Records from a data source
--------

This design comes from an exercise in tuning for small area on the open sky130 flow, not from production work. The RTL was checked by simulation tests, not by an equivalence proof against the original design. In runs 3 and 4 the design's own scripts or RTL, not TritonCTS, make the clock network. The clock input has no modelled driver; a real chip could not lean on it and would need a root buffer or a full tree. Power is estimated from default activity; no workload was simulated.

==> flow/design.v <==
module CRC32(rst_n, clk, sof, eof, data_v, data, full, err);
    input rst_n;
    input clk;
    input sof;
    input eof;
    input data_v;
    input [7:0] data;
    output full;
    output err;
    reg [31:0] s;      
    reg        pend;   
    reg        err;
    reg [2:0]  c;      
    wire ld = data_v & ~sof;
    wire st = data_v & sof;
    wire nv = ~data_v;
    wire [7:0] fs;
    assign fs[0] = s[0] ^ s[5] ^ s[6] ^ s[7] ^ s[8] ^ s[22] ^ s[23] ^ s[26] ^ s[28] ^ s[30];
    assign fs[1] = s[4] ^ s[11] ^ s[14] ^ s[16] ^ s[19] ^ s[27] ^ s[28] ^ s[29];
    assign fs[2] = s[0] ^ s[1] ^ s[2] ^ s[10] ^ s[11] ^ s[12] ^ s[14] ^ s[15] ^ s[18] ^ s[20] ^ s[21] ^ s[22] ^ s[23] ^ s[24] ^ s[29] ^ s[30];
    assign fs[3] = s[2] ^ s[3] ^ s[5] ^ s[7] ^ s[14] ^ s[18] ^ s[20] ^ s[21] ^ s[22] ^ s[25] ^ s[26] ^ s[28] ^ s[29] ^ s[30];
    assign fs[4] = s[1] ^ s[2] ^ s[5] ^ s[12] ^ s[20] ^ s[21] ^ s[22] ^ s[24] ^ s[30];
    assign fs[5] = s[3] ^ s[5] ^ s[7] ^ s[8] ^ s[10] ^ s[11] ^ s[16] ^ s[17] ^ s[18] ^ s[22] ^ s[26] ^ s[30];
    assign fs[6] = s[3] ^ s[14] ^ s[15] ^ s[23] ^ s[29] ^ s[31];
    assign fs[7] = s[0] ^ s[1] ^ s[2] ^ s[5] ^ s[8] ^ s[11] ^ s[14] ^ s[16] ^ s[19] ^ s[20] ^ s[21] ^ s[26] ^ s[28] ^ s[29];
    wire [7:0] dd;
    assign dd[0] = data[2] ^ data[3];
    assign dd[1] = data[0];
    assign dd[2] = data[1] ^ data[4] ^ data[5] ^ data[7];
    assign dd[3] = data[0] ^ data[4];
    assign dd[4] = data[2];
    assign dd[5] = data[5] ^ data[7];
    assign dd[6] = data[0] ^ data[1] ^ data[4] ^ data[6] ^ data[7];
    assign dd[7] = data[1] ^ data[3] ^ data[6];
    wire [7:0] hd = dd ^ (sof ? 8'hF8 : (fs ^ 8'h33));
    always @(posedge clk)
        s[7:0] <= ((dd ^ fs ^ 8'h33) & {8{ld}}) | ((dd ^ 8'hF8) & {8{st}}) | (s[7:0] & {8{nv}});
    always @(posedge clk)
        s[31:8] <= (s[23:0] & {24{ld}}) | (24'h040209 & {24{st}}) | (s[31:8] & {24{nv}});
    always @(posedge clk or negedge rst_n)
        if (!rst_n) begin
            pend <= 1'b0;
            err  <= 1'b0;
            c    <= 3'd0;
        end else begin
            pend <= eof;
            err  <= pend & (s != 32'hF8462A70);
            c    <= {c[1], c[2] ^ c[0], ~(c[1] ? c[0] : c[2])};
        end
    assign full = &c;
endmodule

--------

What to work on.
Copy out, in full, each line above that has the word "pend" in it.

Written reply.
    reg        pend;   
            pend <= 1'b0;
            pend <= eof;
            err  <= pend & (s != 32'hF8462A70);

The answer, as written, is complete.